The Papuan mountain pigeon is frugivorous, and feeds on fruit such as figs and drupes from Planchonella, Ascarina philippinensis, and Cryptocarpa tessalata. It has also been observed feeding on the fruits of Elmerrillia tsiampaca, and may be an important seed disperser for that species. The species prefers fruit with larger seeds, with Lauraceae forming an important part of its diet, and will fly long distances during the fruiting seasons of particular plants. Foraging occurs in the canopy, and the species has been observed drinking from roadside puddles. It has also been observed eating soil.

=== Breeding ===
From July to December, as well as in April, male Papuan mountain pigeons have been observed performing display flights. One or two males consort with a female from an open perch overlooking a steep drop, after which one male launches himself and dives down before suddenly rising 25–30 m above the forest canopy with rapid wingbeats. The male then stalls at the top of this rise and plummets again before returning to his perch. This is repeated periodically, with both males taking turns to display to the female. The display has only been recorded in the early morning and late afternoon.

The Papuan mountain pigeon breeds from October to March in the Schrader Range, but a juvenile and an adult male with enlarged testicles have been collected in June elsewhere, suggesting that the species may breed throughout the year across its range. Nesting is thought to be partially colonial. Early in the wet season, the species nests in low, sheltered areas, but nests in higher, more exposed areas towards the end. The nest is usually a platform of sticks and twigs built on a small tree at a height of 3.7–5 m, but may be placed higher. A ground nest built in a depression in short dry grass has also been observed above the tree line. It lays a single white egg.

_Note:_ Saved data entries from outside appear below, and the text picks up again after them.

`src/rtl/word_align_pkg.sv`:
```
// ---------------------------------------------------------------------------
// word_align_pkg
// Shared constants and types for the word-alignment controller.
//   WORD_W / OFS_W     : deserialised word width and rotation-index width
//   SYNC_WORD_DEFAULT  : training pattern (all 8 rotations are distinct)
//   align_state_t      : controller state encoding, also exposed for debug
// ---------------------------------------------------------------------------
package word_align_pkg;

  localparam int WORD_W = 8;
  localparam int OFS_W  = 3;

  localparam logic [WORD_W-1:0] SYNC_WORD_DEFAULT = 8'hAC;

  typedef enum logic [3:0] {
    ST_IDLE    = 4'd0,
    ST_SETTLE  = 4'd1,
    ST_SEARCH  = 4'd2,
    ST_CONFIRM = 4'd3,
    ST_LOCKED  = 4'd4
  } align_state_t;

endpackage

```
`src/rtl/word_barrel_shift.sv`:
```
// ---------------------------------------------------------------------------
// word_barrel_shift
// Selects an 8-bit window out of the last two deserialised words.
//   clk160      in  lane clock
//   rstb        in  asynchronous active-low reset
//   D_OUT_P     in  current deserialised word, bit 0 = earliest bit
//   bit_offset  in  rotation to apply (0 selects the previous word as-is)
//   data_out    out registered window
//   window      out combinational window, used for sync-word matching
// ---------------------------------------------------------------------------
module word_barrel_shift
  import word_align_pkg::*;
(
  input  logic              clk160,
  input  logic              rstb,
  input  logic [WORD_W-1:0] D_OUT_P,
  input  logic [OFS_W-1:0]  bit_offset,
  output logic [WORD_W-1:0] data_out,
  output logic [WORD_W-1:0] window
);

  logic [WORD_W-1:0]   d_prev;
  logic [2*WORD_W-1:0] cat;

  // Earlier word sits in the low half, so a larger offset reaches later bits.
  assign cat    = {D_OUT_P, d_prev};
  assign window = cat[bit_offset +: WORD_W];

  always_ff @(posedge clk160 or negedge rstb) begin
    if (!rstb) begin
      d_prev   <= '0;
      data_out <= '0;
    end else begin
      d_prev   <= D_OUT_P;
      data_out <= window;
    end
  end

endmodule

```
`src/rtl/word_align_ctrl.sv`:
```
// ---------------------------------------------------------------------------
// word_align_ctrl
// Finds the word boundary in a bit-aligned lane by searching the 8 rotations
// for the sync word, locks after enough consecutive matches and then streams
// aligned bytes.
//   clk160          in  lane clock
//   rstb            in  asynchronous active-low reset
//   D_OUT_P         in  deserialised word, bit 0 = earliest bit
//   delay_ready     in  bit alignment settled
//   align_enable    in  level: run alignment / hold lock
//   reset_counters  in  synchronous clear of lock_count and align_error
//   data_out        out aligned word (registered, every cycle)
//   data_valid      out data_out valid (LOCKED only)
//   word_aligned    out high in LOCKED
//   bit_offset      out rotation currently applied
//   align_error     out sticky: a full 8-offset sweep finished without lock
//   lock_count      out saturating count of LOCKED entries
//   state_dbg       out current controller state
//
// Output handshake: data_valid is a pure valid qualifier with no ready
// back-pressure; the consumer must take data_out on every cycle where
// data_valid is high, and data_out carries no meaning otherwise.
// ---------------------------------------------------------------------------
module word_align_ctrl
  import word_align_pkg::*;
#(
  parameter logic [WORD_W-1:0] SYNC_WORD    = SYNC_WORD_DEFAULT,
  parameter int                LOCK_COUNT   = 16,
  parameter int                SEARCH_DWELL = 32,
  parameter int                SETTLE_CYC   = 4
) (
  input  logic              clk160,
  input  logic              rstb,
  input  logic [WORD_W-1:0] D_OUT_P,
  input  logic              delay_ready,
  input  logic              align_enable,
  input  logic              reset_counters,
  output logic [WORD_W-1:0] data_out,
  output logic              data_valid,
  output logic              word_aligned,
  output logic [OFS_W-1:0]  bit_offset,
  output logic              align_error,
  output logic [7:0]        lock_count,
  output logic [3:0]        state_dbg
);

  localparam logic [3:0] SETTLE_INIT = 4'(SETTLE_CYC);
  localparam logic [7:0] DWELL_LAST  = 8'(SEARCH_DWELL - 1);
  localparam logic [7:0] LOCK_LAST   = 8'(LOCK_COUNT - 1);

  align_state_t state, state_nxt;
  logic [3:0]   settle_cnt, settle_nxt;
  logic [7:0]   dwell_cnt, dwell_nxt;
  logic [7:0]   match_cnt, match_nxt;
  logic [2:0]   sweep_cnt, sweep_nxt;
  logic [OFS_W-1:0] offset_nxt;
  logic         error_nxt;
  logic [7:0]   lock_cnt_nxt;
  logic         advance;
  logic         lock_entry;
  logic         run_ok;
  logic         match;
  logic [WORD_W-1:0] window;

  word_barrel_shift u_shift (
    .clk160     (clk160),
    .rstb       (rstb),
    .D_OUT_P    (D_OUT_P),
    .bit_offset (bit_offset),
    .data_out   (data_out),
    .window     (window)
  );

  assign run_ok = align_enable && delay_ready;
  assign match  = (window == SYNC_WORD);

  // Next-state and counter updates.
  always_comb begin
    state_nxt  = state;
    settle_nxt = settle_cnt;
    dwell_nxt  = dwell_cnt;
    match_nxt  = match_cnt;
    advance    = 1'b0;
    lock_entry = 1'b0;

    // Losing enable or bit alignment outranks everything, even a lock.
    if (state != ST_IDLE && !run_ok) begin
      state_nxt = ST_IDLE;
    end else begin
      case (state)
        ST_IDLE: begin
          if (run_ok) begin
            settle_nxt = SETTLE_INIT;
            state_nxt  = ST_SETTLE;
          end
        end
        ST_SETTLE: begin
          // SETTLE occupies exactly SETTLE_CYC cycles.
          if (settle_cnt <= 4'd1) begin
            settle_nxt = 4'd0;
            dwell_nxt  = 8'd0;
            state_nxt  = ST_SEARCH;
          end else begin
            settle_nxt = settle_cnt - 4'd1;
          end
        end
        ST_SEARCH: begin
          if (match) begin
            match_nxt = 8'd1;
            if (LOCK_COUNT == 1) begin
              state_nxt  = ST_LOCKED;
              lock_entry = 1'b1;
            end else begin
              state_nxt = ST_CONFIRM;
            end
          end else if (dwell_cnt == DWELL_LAST) begin
            advance = 1'b1;
          end else begin
            dwell_nxt = dwell_cnt + 8'd1;
          end
        end
        ST_CONFIRM: begin
          if (match) begin
            match_nxt = match_cnt + 8'd1;
            if (match_cnt == LOCK_LAST) begin
              state_nxt  = ST_LOCKED;
              lock_entry = 1'b1;
            end
          end else begin
            advance = 1'b1;
          end
        end
        ST_LOCKED: begin
          state_nxt = ST_LOCKED;
        end
        default: begin
          state_nxt = ST_IDLE;
        end
      endcase
    end

    if (advance) begin
      state_nxt  = ST_SETTLE;
      settle_nxt = SETTLE_INIT;
    end
  end

  // Offset, sweep and status updates.
  always_comb begin
    offset_nxt   = bit_offset;
    sweep_nxt    = sweep_cnt;
    error_nxt    = align_error;
    lock_cnt_nxt = lock_count;

    if (advance) begin
      offset_nxt = bit_offset + 3'd1;
      sweep_nxt  = sweep_cnt + 3'd1;
      // Eighth advance since the last lock: a full sweep found nothing.
      if (sweep_cnt == 3'd7) begin
        error_nxt = 1'b1;
      end
    end
    if (lock_entry) begin
      sweep_nxt = 3'd0;
      if (lock_count != 8'hFF) begin
        lock_cnt_nxt = lock_count + 8'd1;
      end
    end
    // Clearing wins over a coinciding increment or error.
    if (reset_counters) begin
      error_nxt    = 1'b0;
      lock_cnt_nxt = 8'd0;
    end
  end

  always_ff @(posedge clk160 or negedge rstb) begin
    if (!rstb) begin
      state       <= ST_IDLE;
      settle_cnt  <= 4'd0;
      dwell_cnt   <= 8'd0;
      match_cnt   <= 8'd0;
      sweep_cnt   <= 3'd0;
      bit_offset  <= '0;
      align_error <= 1'b0;
      lock_count  <= 8'd0;
    end else begin
      state       <= state_nxt;
      settle_cnt  <= settle_nxt;
      dwell_cnt   <= dwell_nxt;
      match_cnt   <= match_nxt;
      sweep_cnt   <= sweep_nxt;
      bit_offset  <= offset_nxt;
      align_error <= error_nxt;
      lock_count  <= lock_cnt_nxt;
    end
  end

  assign word_aligned = (state == ST_LOCKED);
  assign data_valid   = (state == ST_LOCKED);
  assign state_dbg    = state;

endmodule

```
`config.mk`:
```
export PLATFORM = sky130hd
export DESIGN_NAME = word_align_ctrl
export DESIGN_NICKNAME = d
export VERILOG_FILES = /design/src/rtl/word_align_pkg.sv /design/src/rtl/word_barrel_shift.sv /design/src/rtl/word_align_ctrl.sv
export SDC_FILE = /design/constraint.sdc
export NUM_CORES = 1
export LEC_CHECK = 0
export CORE_MARGIN = 1
export CORE_UTILIZATION = 55
export CTS_BUF_LIST = sky130_fd_sc_hd__clkbuf_8 sky130_fd_sc_hd__clkbuf_16
export CTS_CLUSTER_DIAMETER = 100
export CTS_CLUSTER_SIZE = 40
export DETAILED_ROUTE_END_ITERATION = 8
export DONT_BUFFER_PORTS = 1
export PLACE_DENSITY = 0.7
export SLEW_MARGIN = 20
export SYNTH_ARGS = -nofsm -noshare
export SYNTH_HDL_FRONTEND = slang
export SYNTH_SLANG_ARGS = --single-unit
```
`constraint.sdc`:
```
create_clock -name clk160 -period 4.2 [get_ports clk160]
set_input_delay 0.84 -clock clk160 [delete_from_list [all_inputs] [get_ports clk160]]
set_output_delay 0.84 -clock clk160 [all_outputs]
set_load 0.005 [all_outputs]
```
Word level (Yosys, flattened, before mapping)
Index checks and enable logic that the tools add are counted.
{ "op_classes": {"muxes": 37, "n_shift": 1, "magnitude_cmp": 1, "bitwise": 1, "reduce_logical": 19, "eq_ne": 21, "add_sub_neg": 6} }
{ "op_table": {"columns": ["operator", "n"], "rows": [
  ["$mux 8", 8],
  ["$mux 4", 11],
  ["$pmux 8 s2", 2],
  ["$add 8x1->8 const B", 3],
  ["$ne 4x4->1 const B", 5],
  ["$pmux 4 s5", 1],
  ["$shiftx 16x4->8", 1],
  ["$reduce_bool 2->1", 7],
  ["$ne 2x2->1 const B", 6],
  ["$mux 1", 11],
  ["$reduce_and 5->1", 2],
  ["$eq 4x2->1 const B", 2],
  ["$eq 8x4->1 const B", 1],
  ["$eq 8x5->1 const B", 1],
  ["$eq 8x8->1 const B", 1],
  ["$ne 8x8->1 const B", 1],
  ["$pmux 4 s2", 1],
  ["$add 3x1->3 const B", 2],
  ["$mux 3", 2],
  ["$eq 4x1->1 const B", 1],
  ["$eq 4x3->1 const B", 1],
  ["$le 4x1->1 const B", 1],
  ["$logic_not 4->1", 1],
  ["$reduce_and 2->1", 2],
  ["other kinds (11)", 12]
]} }
{ "word_totals": {"output_inout_bits": 26, "regBits": 55, "wordCells": 96} }

Depth between registers and ports, before layout
Gate-level depths: netlist of the first run.
{ "logic_depth": {"depth_word": 7, "depth_mapped": 10, "depth_no_buf": 8} }

Hierarchy
Synthesis of the first run repeated with hierarchy kept, for this count alone.
{ "hier_totals": {"hier_cells": 266, "hier_area_um2": 2922.8} }
{ "by_module_without_submodules": {"columns": ["module", "area_per_inst_um2", "n_inst", "cells_each"], "rows": [
  ["word_align_ctrl", 2180.8, 1, 229],
  ["word_barrel_shift", 742.0, 1, 37]
]} }

Worst setup path before layout of the first run
No wires, ideal clock.
{ "synth_path": {"path_type": "input to register", "startpoint": "in D_OUT_P[5]", "endpoint": "reg lock_count[7]", "setup_ns": 0.128, "arrival_ns": 2.797, "required_ns": 4.072, "setup_slack_ns": 1.275, "cell_stages": 7, "n_path_buf": 1, "path_cell_list": "mux4_2 nor3_2 a21oi_1 or4_4 buf_6 nor4_1 mux2_1"} }
{ "synth_between": {"elab_chain_len": 7} }
{ "synth_lines": {"columns": ["element", "line_no", "source"], "rows": [
  ["start: declaration", "word_align_ctrl.sv:34", "input logic [WORD_W-1:0] D_OUT_P,"],
  ["$shiftx 16x4->8", "word_barrel_shift.sv:27", "assign window = cat[bit_offset +: WORD_W];"],
  ["$eq 8x8->1", "word_align_ctrl.sv:75", "assign match = (window == SYNC_WORD);"],
  ["$mux 1", "word_align_ctrl.sv:123", "if (match) begin"],
  ["$mux 1", "word_align_ctrl.sv:90", "case (state)"],
  ["$mux 1", "word_align_ctrl.sv:87", "if (state != ST_IDLE && !run_ok) begin"],
  ["$reduce_bool 2->1 (no line)", null, null],
  ["$reduce_and 2->1 (no line)", null, null],
  ["end signal: assignment", "word_align_ctrl.sv:194", "lock_count <= lock_cnt_nxt;"],
  ["end: declaration", "word_align_ctrl.sv:43", "output logic [7:0] lock_count,"]
]} }
No other way between the ends.
A chain may end at the register's enable or synchronous reset.

Worst setup path after layout of the first run
{ "layout_path": {"startpoint": "reg bit_offset[1]", "endpoint": "reg bit_offset[1]"} }
{ "layout_between": {"elab_chain_len": 5, "word_cells_on_any_way": 7} }
{ "layout_lines": {"columns": ["element", "line_no", "source"], "rows": [
  ["start: declaration", "word_align_ctrl.sv:41", "output logic [OFS_W-1:0] bit_offset,"],
  ["start signal: assignment", "word_align_ctrl.sv:192", "bit_offset <= offset_nxt;"],
  ["$shiftx 16x4->8", "word_barrel_shift.sv:27", null],
  ["$eq 8x8->1", "word_align_ctrl.sv:75", null],
  ["$mux 1, on equally long branches", "word_align_ctrl.sv:123, word_align_ctrl.sv:108", null],
  ["$pmux 1 s2", "word_align_ctrl.sv:90", null],
  ["$mux 1", "word_align_ctrl.sv:87", null]
]} }
Parallel ways exist; a longest one is shown, timed or not.

==> out/results.ini, run 1 <==
[timing]
tns_ps = 0
setup_violations = 0
hold_viol = 0
fin_crit_sh = 0.785
fin_hold_ws_ps = 219
min_period_ps = 3300
clock_skew_ps = 5.77
rsz0062_at_grt = false
slew_viol_final = 0
setup_slack_ps = 902
slew_headroom = 0.514
fmax_ghz = 0.303
worst_pin_slew_ps = 730

[min_path]
holdCritPathClass = input port to async pin

[clocking]
cts_resized = 0
worstSkewPairLatency_ps = 300
cts.path.max_buffers = 2
cts_tree = done
htree_levels = 2
numCtsBuffers = 5
clk_pin_slew_ps = 90
root_buffer = clkbuf_8
postCtsSetupBuffers = 0
cts.sinks = 54
cts_hold_buffers = 0

[critical_path]
path_cells = mux2_2 -> and4_1 -> o311ai_1 -> or4_4 -> and2_1 -> mux2_2
startpoint_type = flip-flop
cp.arrival_ps = 3490
critPathCaptureType = flip-flop
slowest_delay_ps = 820
slowest_stage = dfrtp_1
rr_endpoint = bit_offset[1]
critPathBufInv = 0
crit_required_ps = 4390
cpMostUsedCell = mux2_2
reg2reg_depth = 6
r2r_start = bit_offset[1]
worstSetupPathType = flip-flop to flip-flop
crit_fanout = 39
reg2reg_slack_ps = 900
crit_family = simple AND/OR/NAND/NOR gates

[global_routing]
grt_max_degree = 55
grt_antenna_before_repair = 0
grt_use_total = 0.229
grt_pass1_vias = 2252
gr-total-overflow = 0
grt_first_pass_wirelength_mm = 10.9

[placement]
preCtsSetupSlack_ps = 950
place_congestion = 0.956
dp_hpwl_mm = 4.37
io_buffers = 0
dp.cells = 362

[drt]
drtAntennaViolNets = 0
vias_per_cell = 6.44
wl_per_cell_um = 17.1
wirelength_mm = 6.31
dr.pass1.iters = 5
dr_total_vias = 2378
drc = 0
drt-initial-drc-count = 196

[synth]
ys_types = 58
synthFlopType = dfrtp_1
yosys_warnings = 0
ys_async_sr_fraction = 1.00
synth.net_count = 326
synth_edf_count = 0
synth_area_per_cell_um2 = 10.2
syn_area_um2 = 3100
ys_seq_area_frac = 0.435
syn_inst = 305
synth_seq_cells = 54

[power]
p_seq_frac = 0.542
power.internal_uw = 883
switchingPower_uw = 408
combPwrFrac = 0.246
clkPwrFrac = 0.211
switching_share = 0.316
p_leak_nw = 1.31
peakVddDrop_uv = 273
power_density_nw_per_um2 = 404
finalPower_mw = 1.29

[cells_and_area]
syn_to_final_growth_pct = 2.86
insertedDiodeCount = 0
drive_gt1_frac = 0.120
fin_cells = 369
nets = 320

[die]
start_util = 0.589
die_h_um = 77.1
die_width_um = 77.1
pin_count = 39
rows = 26
die-area_um2 = 5950
core_um2 = 5270

[run_status]
run_status = finished clean

[run]
maxCapViolCount = 0

## worst max path at each step
stage / startpoint / to / slack, ps / cells after the start
2_1_floorplan: D_OUT_P[5] / lock_count[7] / 1280 / 7
3_5_place_dp: bit_offset[1] / bit_offset[1] / 950 / 6
6_report: bit_offset[1] / bit_offset[1] / 900 / 6
5_1_grt: bit_offset[1] / bit_offset[1] / 680 / 6
4_1_cts: bit_offset[1] / bit_offset[1] / 920 / 6
3_3_place_gp: bit_offset[1] / bit_offset[1] / 1010 / 6
## per-layer routing
layer  vias up  GRT usage  wire [µm]  part of all wire
met5         -          0          0                 0
met3        11     0.0548        349             0.055
met2        70      0.367       3090              0.49
met4         0     0.0679        104             0.016
li1       1132          -          -                 -
met1      1165      0.309       2770              0.44
## power groups by stage
stage	Combinational, mW	Clock, mW	Sequential, mW
3_5_place_dp	0.314	0	0.712
3_3_place_gp	0.307	0	0.711
6_report	0.318	0.273	0.700
5_1_grt	0.356	0.306	0.714
2_1_floorplan	0.317	0	0.660
4_1_cts	0.318	0.285	0.702
## sequential cells by signal, summed over array words and instances, names as in the netlist
signal and count:
state_dbg 3, match_cnt 8, align_error 1, u_shift.data_out 8
dwell_cnt 8, settle_cnt 4, sweep_cnt 3, bit_offset 3
u_shift.d_prev 8, lock_count 8
## layout make-up
cell class | instances | area [µm²]
fillers | 474 | 2080
multi-input cells | 225 | 1620
flip-flops and latches | 54 | 1350
well taps | 70 | 87.6
clock buffers | 5 | 68.8
inverters | 11 | 41.3
repair buffers | 2 | 15.0
clock inverters | 2 | 11.3
## placed cells by master (no fill, tap or decap), drive strengths merged, types with 5 or more instances in the layout
cell	count
mux4	8
nor2	28
nand2	28
clkbuf	5
a21oi	13
or4	9
a31o	5
inv	11
nor3	8
nand3	17
o21ai	16
o31ai	7
ha	8
dfrtp	54
mux2	13
mux2i	5
## metrics by stage
step,utilization,cell area (µm²)
6_report,0.606,3190
5_1_grt,0.606,3190
4_1_cts,0.606,3190
3_5_place_dp,0.591,3110
3_3_place_gp,0.591,3110
2_1_floorplan,-,3100
## logic make-up (layout without fill, tap and decap cells)
group / after synthesis / in the layout / share of synthesized area
AOI/OAI and AO/OA: 68 / 68 / 0.150
xor gates and xnor gates: 2 / 2 / 0.00564
and+or+nand+nor: 120 / 120 / 0.205
DFF: 54 / 54 / 0.435
other: 1 / 1 / 0.00121
adders and majority gates: 8 / 8 / 0.0322
buffers and inverters: 26 / 20 / 0.0435
muxes: 26 / 26 / 0.128
## Yosys cell counts, drive strengths merged (3+ instances only)
| master | instances | area (µm²) |
|---|---|---|
| nand3 | 17 | 85.1 |
| nor3b | 3 | 22.5 |
| o21ai | 16 | 83.8 |
| inv | 10 | 37.5 |
| mux2i | 5 | 62.6 |
| a21oi | 13 | 65.1 |
| a32o | 3 | 30.0 |
| mux4 | 8 | 188 |
| nor3 | 8 | 45.0 |
| clkbuf | 8 | 30.0 |
| nor2 | 28 | 105 |
| ha | 8 | 100 |
| or4 | 9 | 71.3 |
| o41ai | 3 | 26.3 |
| o31ai | 7 | 52.6 |
| buf | 7 | 63.8 |
| a31oi | 3 | 18.8 |
| nand3b | 3 | 22.5 |
| mux2 | 13 | 146 |
| a31o | 5 | 43.8 |
| nor2b | 3 | 18.8 |
| nand2 | 28 | 105 |
| dfrtp | 54 | 1350 |
| nor4 | 3 | 25.0 |
| o22ai | 3 | 18.8 |
| and3 | 3 | 18.8 |
| and4 | 3 | 26.3 |
## worst reg2reg max path: cells and delay by family, from the launching register on
kind	cells	cell delay, ps
mux	2	810
simple gates	3	1060
compound gates	1	500
flops	1	820
Note: power is estimated with default switching activity, not from simulation.
==> inputs of run 2 (changes only) <==
--- a/config.mk
+++ b/config.mk
@@ -12,7 +12,7 @@
 export CTS_CLUSTER_SIZE = 40
 export DETAILED_ROUTE_END_ITERATION = 8
 export DONT_BUFFER_PORTS = 1
-export PLACE_DENSITY = 0.7
+export PLACE_DENSITY = 0.73
 export SLEW_MARGIN = 20
 export SYNTH_ARGS = -nofsm -noshare
 export SYNTH_HDL_FRONTEND = slang
==> constraint.sdc (replaced) <==
create_clock -name clk160 -period 3 [get_ports clk160]
set_input_delay 0.6 -clock clk160 [delete_from_list [all_inputs] [get_ports clk160]]
set_output_delay 0.6 -clock clk160 [all_outputs]
set_load 0.005 [all_outputs]
==> run 2 against run 1 <==
Effect of this change:
- clock power increased by 81%
- register-to-register slack got worse by 800 ps
- sequential share of layout area decreased by 1.8 points
- design area increased by 4.6%
- die area unchanged
- total power increased by 55%
- non-clock buffer count increased by 9
- sequential power increased by 36%
- count of clock-buffer cells in the layout unchanged
- clock skew decreased by 0.57 ps
- combinational power increased by 73%
- largest cell class unchanged
==> out/results.ini, run 2 (synthesis gave the netlist of run 1 again) <==
[cells_and_area]
insertedDiodeCount = 0
final_common_cell = dfrtp_1
nets = 330
final_cell_mix = dfrtp_1, nor2_1, nand2_1, nand3_1, o21ai_0
multi_input_area_um2 = 1630
drive_gt1_frac = 0.161
ff_latch_area_um2 = 1350
syn_to_final_growth_pct = 7.62
fillers = 426

[die]
die_h_um = 77.1
rows = 26
pin_count = 39
start_util = 0.589
core_um2 = 5270
die-area_um2 = 5950
die_width_um = 77.1

[power]
p_leak_nw = 1.37
peakVddDrop_uv = 381
power_density_nw_per_um2 = 597

[critical_path]
reg2reg_slack_ps = 100
r2r_start = bit_offset[1]
rr_endpoint = lock_count[7]
worstSetupPathType = flip-flop to flip-flop
slowest_stage = or4_4
cp.arrival_ps = 3100
reg2reg_depth = 7
crit_fanout = 17
critPathCaptureType = flip-flop
path_cells = buf_12 -> mux2_2 -> mux2i_2 -> a21oi_1 -> or4_4 -> nor4_1 -> mux2_1
crit_required_ps = 3200
slowest_delay_ps = 660
startpoint_type = flip-flop

[timing]
fin_hold_ws_ps = 133
slew_viol_final = 0
worst_pin_slew_ps = 665
min_period_ps = 2900
clock_skew_ps = 5.20
fmax_ghz = 0.345
tns_ps = 0
fin_crit_sh = 0.967
rsz0062_at_grt = true
setup_violations = 0
hold_viol = 0
slew_headroom = 0.554

[drt]
wirelength_mm = 6.47
drt-initial-drc-count = 150
wl_per_cell_um = 17.0
drtAntennaViolNets = 0
vias_per_cell = 6.34
dr.pass1.iters = 4
dr_total_vias = 2411
drc = 0

[placement]
dp_hpwl_mm = 4.38
place_congestion = 0.867
io_buffers = 0

[clocking]
htree_levels = 2
cts.sinks = 54
worstSkewPairLatency_ps = 310
root_buffer = clkbuf_8
cts.path.max_buffers = 2
clk_pin_slew_ps = 100
cts_tree = done
numCtsBuffers = 5

[global_routing]
grt_use_total = 0.223
grt_antenna_before_repair = 0
grt_max_degree = 55
grt_first_pass_wirelength_mm = 10.6
grt_pass1_vias = 2230
gr-total-overflow = 0

[min_path]
holdCritPathClass = input port to async pin

[run_status]
run_status = finished clean

[run]
maxCapViolCount = 0

==> run 2: changes by cell type in the layout (fill, tap and decap cells not counted) <==
cell and delta:
mux2i_2 +1, mux2i_1 -1, dfrtp_1 -1, buf_16 +1, inv_1 -1, buf_4 +7
clkinvlp_4 +1, dfrtp_2 +1, bufinv_16 +1, or4_2 +1, buf_12 +1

=== Parasites and predators ===
A 2021 study examining specimens of the Papuan mountain pigeon for the presence of quill mites found none. However, the species is parasitised by the feather louse Columbicola galei in New Guinea. The pygmy eagle is a possible predator.

== Status ==
The Papuan mountain pigeon is listed as being of least concern by the International Union for Conservation of Nature (IUCN) on the IUCN Red List due to its large range and lack of significant population decline. The population of the species has not been determined, but is thought to be stable. It is widely distributed and common on New Guinea, although local populations can vary widely. It is generally uncommon on New Britain and New Ireland, but is apparently very common in lowland forest and secondary forest on the former. The subspecies exsul from Bacan is thought to be uncommon, and its current status is unknown. It is locally hunted in New Guinea.